I was talking to a coworker about the whole ivf thing. When she heard that I was paying over $15,000 for the meds and procedure she was shocked. Then she said "But this is a sure thing, right? You'll definately get pg with this?" She looked at me like I was insane when I said no. I guess to people who have never dealt with this it does sound a little odd.

On a lighter note, I went to one of those cooking/try-to- get-you-to-pay-$100-for-a-flimsy, nonstick-cookie-sheet party tonight. I was proud of myself for walking out of there without spending a dime. Of course, I did lose 2 1/2 hours of my life that I will never get back. I don't cook. A actually cooks everything. I have cooked maybe 3 meals in the5 years that I have known him. Now, I did manage to get suckered in to buying $2,500 worth of stainless steel cookware about 8 years ago. For a long time, my payments for my cookware were more than my car payment. It does look pretty, though. A hates to cook with it - everything sticks. A few months ago we had a college student come and demonstrate/sell knives to us. We ended up buying a $100 pair of scissors!?!?! I am such a sucker.

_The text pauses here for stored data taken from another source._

This design comes from an exercise in tuning for a short achievable clock period and few clock cycles on the open sky130 flow, not from production work. The RTL of this run was laid out without a check of its function.

## design/flow/design.v

```verilog
module ALU (
   	FOUT, C, Z, S, V,
   	ABUS, BBUS, FSEL, CIN
   	) ;
   	input  [15:0] ABUS,BBUS;           
   	input [3:0] 	 FSEL;	              
   	input         CIN;                 
   	output [15:0] FOUT;                
   	output 	 C,Z,S,V;             
   	reg [15:0] 	 FOUT;
   	reg 		 C,Z,S,V;
	reg [16:0]	 TMP;
	always@(*)
	begin
		case (FSEL)
			4'b0000 : 	begin
						TMP = ABUS;					 
						C = 1'b0; V = 1'b0;
					end
			4'b0001 : 	begin
						TMP = ABUS + 1;					 
						if (ABUS == 16'hFFFF) begin
							C = 1'b1; 
							V = 1'b0;
						end
						else if (ABUS == 16'h7FFF) begin
							V = 1'b1;
							C = 1'b0;
						end
						else begin
							V = 1'b0;
							C = 1'b0;
						end
					end
			4'b0010 : 	begin
						TMP = ABUS - 1;					 
						if (ABUS == 16'h0000) begin
							C = 1'b1;
							V = 1'b0;
						end
						else if (ABUS == 16'h8000) begin
							V = 1'b1;
							C = 1'b0;
						end
						else begin
							V = 1'b0;
							C = 1'b0;
						end
					end
			4'b0011 : 	begin
						TMP = ABUS + BBUS + CIN;			 
						C = TMP[16];
						V = ((!(ABUS[15]^BBUS[15])) && (TMP[15]^BBUS[15]));
					end
			4'b0100 : 	begin
						TMP = ABUS - BBUS - CIN; 			 
						C = TMP[16];
						V = ((!(ABUS[15]^!BBUS[15])) && (TMP[15]^!BBUS[15]));
					end
			4'b0101 : 	begin
						TMP = ABUS & BBUS;				 
						V = 1'b0; C = 1'b0;
					end
			4'b0110 : 	begin
						TMP = ABUS | BBUS;				 
						V = 1'b0; C = 1'b0;
					end
			4'b0111 : 	begin
						TMP = ABUS ^ BBUS;				 
						V = 1'b0; C = 1'b0;
					end
			4'b1000 : 	begin
						TMP = ~ABUS;					 
						V = 1'b0; C = 1'b0;
					end
			4'b1001 : 	begin
						C = ABUS[15]; TMP = {ABUS[14:0],1'b0};		 
						if (ABUS[15] ^ ABUS[14])
							V = 1'b1;
						else
							V = 1'b0;
					end
			4'b1010 : 	begin
						C = ABUS[0]; TMP = ABUS[15:1];			 
						if (ABUS[15] == 1'b1)
							V = 1'b1;
						else
							V = 1'b0;
					end
			4'b1011 : 	begin
						if (ABUS == 16'hFFFF) 				 
							TMP = 16'h0000;
						else
							TMP = {ABUS[15],ABUS[15:1]};
						C = ABUS[0]; V = 1'b0;
					end
			4'b1100 : 	begin
						TMP = {ABUS[14:0],CIN}; C = ABUS[15];		 
						if (ABUS[15] ^ ABUS[14])
							V = 1'b1;
						else
							V = 1'b0;
					end
			4'b1101 : 	begin
						TMP = {CIN,ABUS[15:1]}; C = ABUS[0];		 
						if (ABUS[15] ^ CIN)
							V = 1'b1;
						else
							V = 1'b0;
					end
			4'b1110 : 	begin
						TMP = {ABUS[7:0],ABUS[15:8]};			 
						C = 1'b0; V = 1'b0;
					end
			4'b1111 :	begin
						TMP = BBUS;					 
						C = 1'b0; V = 1'b0;
					end
		endcase
		if (TMP[15:0] == 16'h0000) begin
			Z = 1'b1;
			S = 1'b0;
		end
		else if (TMP[15] == 1'b1) begin
			S = 1'b1;
			Z = 1'b0;
		end
		else begin
			S = 1'b0;
			Z = 1'b0;
		end
		FOUT = TMP[15:0];
	end
endmodule  
module REGFILE (
   ABUS, BBUS,
   ASEL, BSEL, DSEL, DIN, RIN, CLK, RST
   );
   input [2:0]   ASEL,BSEL,DSEL;
   input [15:0]  DIN,RIN;
   output [15:0] ABUS,BBUS;
   input 	 CLK;
   input 	 RST;
reg [15:0] ABUS, BBUS;	
reg [15:0] R [1:7];		 
integer i;			 
always @(posedge CLK or negedge RST)
begin
	if (RST == 1'b0) begin
		for(i = 1; i < 8; i = i + 1)
			R[i] <= 16'h0000;
	end
	else if(DSEL != 0)
		R[DSEL] <= RIN;
end
always @(*)
begin
	if(ASEL == 0)
		ABUS = DIN;
	else
		ABUS = R[ASEL];
	if(BSEL == 0)
		BBUS = DIN;
	else
		BBUS = R[BSEL];
end
endmodule  
module MICROCODE_ROM (ADDR_in,ROM_out);
   input  [10:0] ADDR_in;
   output [44:0] ROM_out;
   reg    [44:0] ROM_out_r;
   assign ROM_out = ROM_out_r;
   always @(ADDR_in)
     begin
        case(ADDR_in)
          11'h0: ROM_out_r = 45'b111_000_111_0001_0000_0_0000_0000000000000000_0000100;  
          11'h1: ROM_out_r = 45'b000_000_000_0000_0000_0_0000_0000000000000000_0000001;  
          11'h2: ROM_out_r = 45'b000_000_000_0000_0000_0_0000_0000000000000000_0001001;  
          11'h3: ROM_out_r = 45'b000_000_000_0000_0000_1_0001_0000000000000000_0000000;  
          11'h8: ROM_out_r = 45'b000_000_000_0000_1111_0_0001_0000000000000000_0010000;  
          11'h10: ROM_out_r = 45'b000_000_000_0001_1111_0_0001_0000000000000000_0010000;  
          11'h18: ROM_out_r = 45'b000_000_000_0010_1111_0_0001_0000000000000000_0010000;  
          11'h20: ROM_out_r = 45'b000_000_000_0011_1111_0_0001_0000000000000000_0010000;  
          11'h28: ROM_out_r = 45'b000_000_000_0100_1111_0_0001_0000000000000000_0010000;  
          11'h30: ROM_out_r = 45'b000_000_000_0101_1111_0_0001_0000000000000000_0010000;  
          11'h38: ROM_out_r = 45'b000_000_000_0110_1111_0_0001_0000000000000000_0010000;  
          11'h40: ROM_out_r = 45'b000_000_000_0111_1111_0_0001_0000000000000000_0010000;  
          11'h48: ROM_out_r = 45'b000_000_000_1000_1111_0_0001_0000000000000000_0010000;  
          11'h50: ROM_out_r = 45'b000_000_000_1001_1111_0_0001_0000000000000000_0010000;  
          11'h58: ROM_out_r = 45'b000_000_000_1010_1111_0_0001_0000000000000000_0010000;  
          11'h60: ROM_out_r = 45'b000_000_000_1011_1111_0_0001_0000000000000000_0010000;  
          11'h68: ROM_out_r = 45'b000_000_000_1100_1111_0_0001_0000000000000000_0010000;  
          11'h70: ROM_out_r = 45'b000_000_000_1101_1111_0_0001_0000000000000000_0010000;  
          11'h78: ROM_out_r = 45'b000_000_000_1110_1111_0_0001_0000000000000000_0010000;  
          11'h80: ROM_out_r = 45'b000_000_000_1111_1111_0_0001_0000000000000000_0010000;  
          11'h88: ROM_out_r = 45'b111_000_111_0001_0000_0_0000_0000000000000000_0000100;  
          11'h89: ROM_out_r = 45'b000_000_000_0000_0000_0_0000_0000000000000000_0000001;  
          11'h8a: ROM_out_r = 45'b000_000_000_1111_0000_0_0001_0000000000000000_0010000;  
          11'h90: ROM_out_r = 45'b000_000_000_0000_0000_0_0000_0000000000000000_0010100;  
          11'h91: ROM_out_r = 45'b000_000_000_0000_0000_0_0000_0000000000000000_0000001;  
          11'h92: ROM_out_r = 45'b000_000_000_1111_0000_0_0001_0000000000000000_0010000;  
          11'h98: ROM_out_r = 45'b000_000_000_0000_0000_0_0000_0000000000000000_0010100;  
          11'h99: ROM_out_r = 45'b000_000_000_1111_0000_0_0001_0000000000000000_0010010;  
          11'ha0: ROM_out_r = 45'b111_000_111_0001_0000_0_0000_0000000000000000_0000100;  
          11'ha1: ROM_out_r = 45'b000_000_000_0000_0000_0_0000_0000000000000000_0000001;  
          11'ha2: ROM_out_r = 45'b000_000_111_0000_0000_0_0001_0000000000000000_0000000;  
          11'ha8: ROM_out_r = 45'b111_000_111_0001_0000_0_0000_0000000000000000_0000100;  
          11'ha9: ROM_out_r = 45'b000_000_000_0000_0000_0_0010_0000000010101011_0000001;  
          11'haa: ROM_out_r = 45'b000_000_000_0000_0000_0_0001_0000000000000000_0000000;  
          11'hab: ROM_out_r = 45'b000_000_111_0000_0000_0_0001_0000000000000000_0000000;  
          11'hb0: ROM_out_r = 45'b111_000_111_0001_0000_0_0000_0000000000000000_0000100;  
          11'hb1: ROM_out_r = 45'b000_000_000_0000_0000_0_0011_0000000010110011_0000001;  
          11'hb2: ROM_out_r = 45'b000_000_000_0000_0000_0_0001_0000000000000000_0000000;  
          11'hb3: ROM_out_r = 45'b000_000_111_0000_0000_0_0001_0000000000000000_0000000;  
          11'hb8: ROM_out_r = 45'b111_000_111_0001_0000_0_0000_0000000000000000_0000100;  
          11'hb9: ROM_out_r = 45'b000_000_000_0000_0000_0_0100_0000000010111011_0000001;  
          11'hba: ROM_out_r = 45'b000_000_000_0000_0000_0_0001_0000000000000000_0000000;  
          11'hbb: ROM_out_r = 45'b000_000_111_0000_0000_0_0001_0000000000000000_0000000;  
          11'hc0: ROM_out_r = 45'b111_000_111_0001_0000_0_0000_0000000000000000_0000100;  
          11'hc1: ROM_out_r = 45'b000_000_000_0000_0000_0_0101_0000000011000011_0000001;  
          11'hc2: ROM_out_r = 45'b000_000_000_0000_0000_0_0001_0000000000000000_0000000;  
          11'hc3: ROM_out_r = 45'b000_000_111_0000_0000_0_0001_0000000000000000_0000000;  
          11'hc8: ROM_out_r = 45'b111_000_111_0001_0000_0_0000_0000000000000000_0000100;  
          11'hc9: ROM_out_r = 45'b000_000_000_0000_0000_0_0110_0000000011001011_0000001;  
          11'hca: ROM_out_r = 45'b000_000_000_0000_0000_0_0001_0000000000000000_0000000;  
          11'hcb: ROM_out_r = 45'b000_000_111_0000_0000_0_0001_0000000000000000_0000000;  
          11'hd0: ROM_out_r = 45'b111_000_111_0001_0000_0_0000_0000000000000000_0000100;  
          11'hd1: ROM_out_r = 45'b000_000_000_0000_0000_0_0111_0000000011010011_0000001;  
          11'hd2: ROM_out_r = 45'b000_000_000_0000_0000_0_0001_0000000000000000_0000000;  
          11'hd3: ROM_out_r = 45'b000_000_111_0000_0000_0_0001_0000000000000000_0000000;  
          11'hd8: ROM_out_r = 45'b111_000_111_0001_0000_0_0000_0000000000000000_0000100;  
          11'hd9: ROM_out_r = 45'b000_000_000_0000_0000_0_1000_0000000011011011_0000001;  
          11'hda: ROM_out_r = 45'b000_000_000_0000_0000_0_0001_0000000000000000_0000000;  
          11'hdb: ROM_out_r = 45'b000_000_111_0000_0000_0_0001_0000000000000000_0000000;  
          11'he0: ROM_out_r = 45'b111_000_111_0001_0000_0_0000_0000000000000000_0000100;  
          11'he1: ROM_out_r = 45'b000_000_000_0000_0000_0_1001_0000000011100011_0000001;  
          11'he2: ROM_out_r = 45'b000_000_000_0000_0000_0_0001_0000000000000000_0000000;  
          11'he3: ROM_out_r = 45'b000_000_111_0000_0000_0_0001_0000000000000000_0000000;  
          11'he8: ROM_out_r = 45'b111_000_111_0001_0000_0_0000_0000000000000000_0000100;  
          11'he9: ROM_out_r = 45'b000_000_000_0000_0000_0_1010_0000000011101011_0000001;  
          11'hea: ROM_out_r = 45'b000_000_000_0000_0000_0_0001_0000000000000000_0000000;  
          11'heb: ROM_out_r = 45'b000_000_111_0000_0000_0_0001_0000000000000000_0000000;  
          11'hf0: ROM_out_r = 45'b111_000_111_0001_0000_0_0000_0000000000000000_0000100;  
          11'hf1: ROM_out_r = 45'b000_000_000_0000_0000_0_1011_0000000011110011_0000001;  
          11'hf2: ROM_out_r = 45'b000_000_000_0000_0000_0_0001_0000000000000000_0000000;  
          11'hf3: ROM_out_r = 45'b000_000_111_0000_0000_0_0001_0000000000000000_0000000;  
          11'h3f8: ROM_out_r = 45'b000_000_000_0000_0000_0_0001_0000001111111000_0000000;  
          default: ROM_out_r = 45'b0;
       endcase
     end
endmodule
module CPU( 
   DATA_O, ADDR, RD, WR,
   DATA_I, CLK, RST
   );
   input [15:0]  DATA_I;
   output [15:0] DATA_O;
   output [15:0] ADDR;
   output 	 RD;
   output 	 WR;
   input 	 CLK;
   input 	 RST;
   reg [15:0] 	 IR;
   reg [15:0] 	 MAR;
   reg [10:0] 	 CAR,CAR_next;
   wire [10:0] 	 EXT_ADRS;
   wire [15:0] 	 ABUS,BBUS,FOUT;
   wire 	 LDMAR,LDIR,RFMUX,DMUX;
   reg 		 Z,S,C,V;
   wire 	 ZOUT,SOUT,COUT,VOUT;
   wire          UPZ,UPS,UPC,UPV;
   assign ADDR = MAR;
   assign DATA_O = FOUT;
   wire [44:0]  ROM_out;
   MICROCODE_ROM MICROCODE_ROM1(
      .ADDR_in(CAR),
      .ROM_out(ROM_out));
   wire [ 2:0]  ASEL;
   wire [ 2:0]  BSEL;
   wire [ 2:0]  DSEL;
   wire [ 3:0]  FSEL;
   wire [ 3:0]  UPDF;
   wire         MUX1;
   wire [ 3:0]  MUX2;
   wire [15:0]  DATA;
   wire [ 6:0]  MISC;
   assign                 ASEL = ROM_out[44:42];     
   assign                 BSEL = ROM_out[41:39];     
   assign                 DSEL = ROM_out[38:36];     
   assign                 FSEL = ROM_out[35:32];     
   assign                 UPDF = ROM_out[31:28];     
   assign                 MUX1 = ROM_out[27];        
   assign                 MUX2 = ROM_out[26:23];     
   assign                 DATA = ROM_out[22: 7];     
   assign                 MISC = ROM_out[ 6: 0];     
   assign RD    = 1'b1;        
   assign WR    = MISC[1];
   assign LDMAR = MISC[2];
   assign LDIR  = MISC[3];
   assign RFMUX = MISC[4];
   assign DMUX  = MISC[5];
   assign UPZ   = UPDF[3];
   assign UPS   = UPDF[2];
   assign UPC   = UPDF[1];
   assign UPV   = UPDF[0];
   REGFILE REGFILE1(    
		       .ABUS(ABUS),
		       .BBUS(BBUS),
	   	       .DSEL(RFMUX ? IR[2:0] : DSEL),
		       .BSEL(RFMUX ? IR[5:3] : BSEL),
	   	       .ASEL(RFMUX ? IR[8:6] : ASEL),
		       .DIN(DMUX ? DATA    : DATA_I),
		       .RIN(FOUT),
		       .CLK(CLK),
		       .RST(RST));
   ALU ALU1( 
	    .FOUT(FOUT),
	    .C(COUT), .Z(ZOUT), .S(SOUT), .V(VOUT),
	    .ABUS(ABUS),
	    .BBUS(BBUS),
	    .FSEL(FSEL),
	    .CIN(C));
   always @(posedge CLK or negedge RST)
     if(RST==1'b0) begin
	Z <= 0;
	S <= 0;
	C <= 0;
	V <= 0;
	MAR <= 0;
	IR <= 0;
     end else begin
	if(UPZ) begin
	   Z <= ZOUT;
	end
	if(UPS) begin
	   S <= SOUT;
	end
	if(UPC) begin
	   C <= COUT;
	end
	if(UPV) begin
	   V <= VOUT;
	end
	if(LDMAR) begin
		MAR <= ABUS;
	end
	if(LDIR) begin
		IR <= DATA_I;
	end
     end
   reg [10:0] MUX1_OUT;
   reg MUX2_OUT;
   assign EXT_ADRS = {1'b0, IR[15:9], 3'b000};
	always@(posedge CLK or negedge RST )   
	begin
		if (RST == 1'b0)
			CAR <= 11'b00000000000;
		else if (MUX2_OUT == 1'b0)
			CAR <= CAR + 1;
		else
			CAR <= MUX1_OUT;
	end 
   	always@(*)
	begin
		case (MUX1)
			1'b0:	MUX1_OUT = DATA[10:0];
			1'b1:	MUX1_OUT = EXT_ADRS;
		endcase
		case (MUX2)
			4'b0000:	MUX2_OUT = 1'b0;
			4'b0001:	MUX2_OUT = 1'b1;
			4'b0010:	MUX2_OUT = C;
			4'b0011:	MUX2_OUT = !C;
			4'b0100:	MUX2_OUT = Z;
			4'b0101:	MUX2_OUT = !Z;
			4'b0110:	MUX2_OUT = S;
			4'b0111:	MUX2_OUT = !S;
			4'b1000:	MUX2_OUT = V;
			4'b1001:	MUX2_OUT = !V;
			4'b1010:	begin
						if (S ^ V)
							MUX2_OUT = 1'b1;
						else
							MUX2_OUT = 1'b0;
					end
			4'b1011:	begin
						if ((S ^ V == 0) & (Z == 0))
							MUX2_OUT = 1'b1;
						else
							MUX2_OUT = 1'b0;
					end
			default:	MUX2_OUT = 1'b0;
		endcase
	end
endmodule
```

I have my "mock transfer" on Thursday. What a funny name. Maybe they could get someone else to sit in for me? I start shots in a week. I can't wait to see what they do to me. My boobs are 3x bigger just being on the bcp. I've already had 3 major emotional meltdowns in the past 2 weeks. That is with being on pr*zac. I can't wait to see how much fun I am to be around when I start adding on even more hormones. I feel like I should just wear a sign around my neck that flashes "Beware: Speak to at Own Risk" I'm glad A isn't one to take things too personally or we might end up in counseling by the time this is over.

1 comment:

Nicole said...

Love the idea of the beware sign. I may have to get me one of those.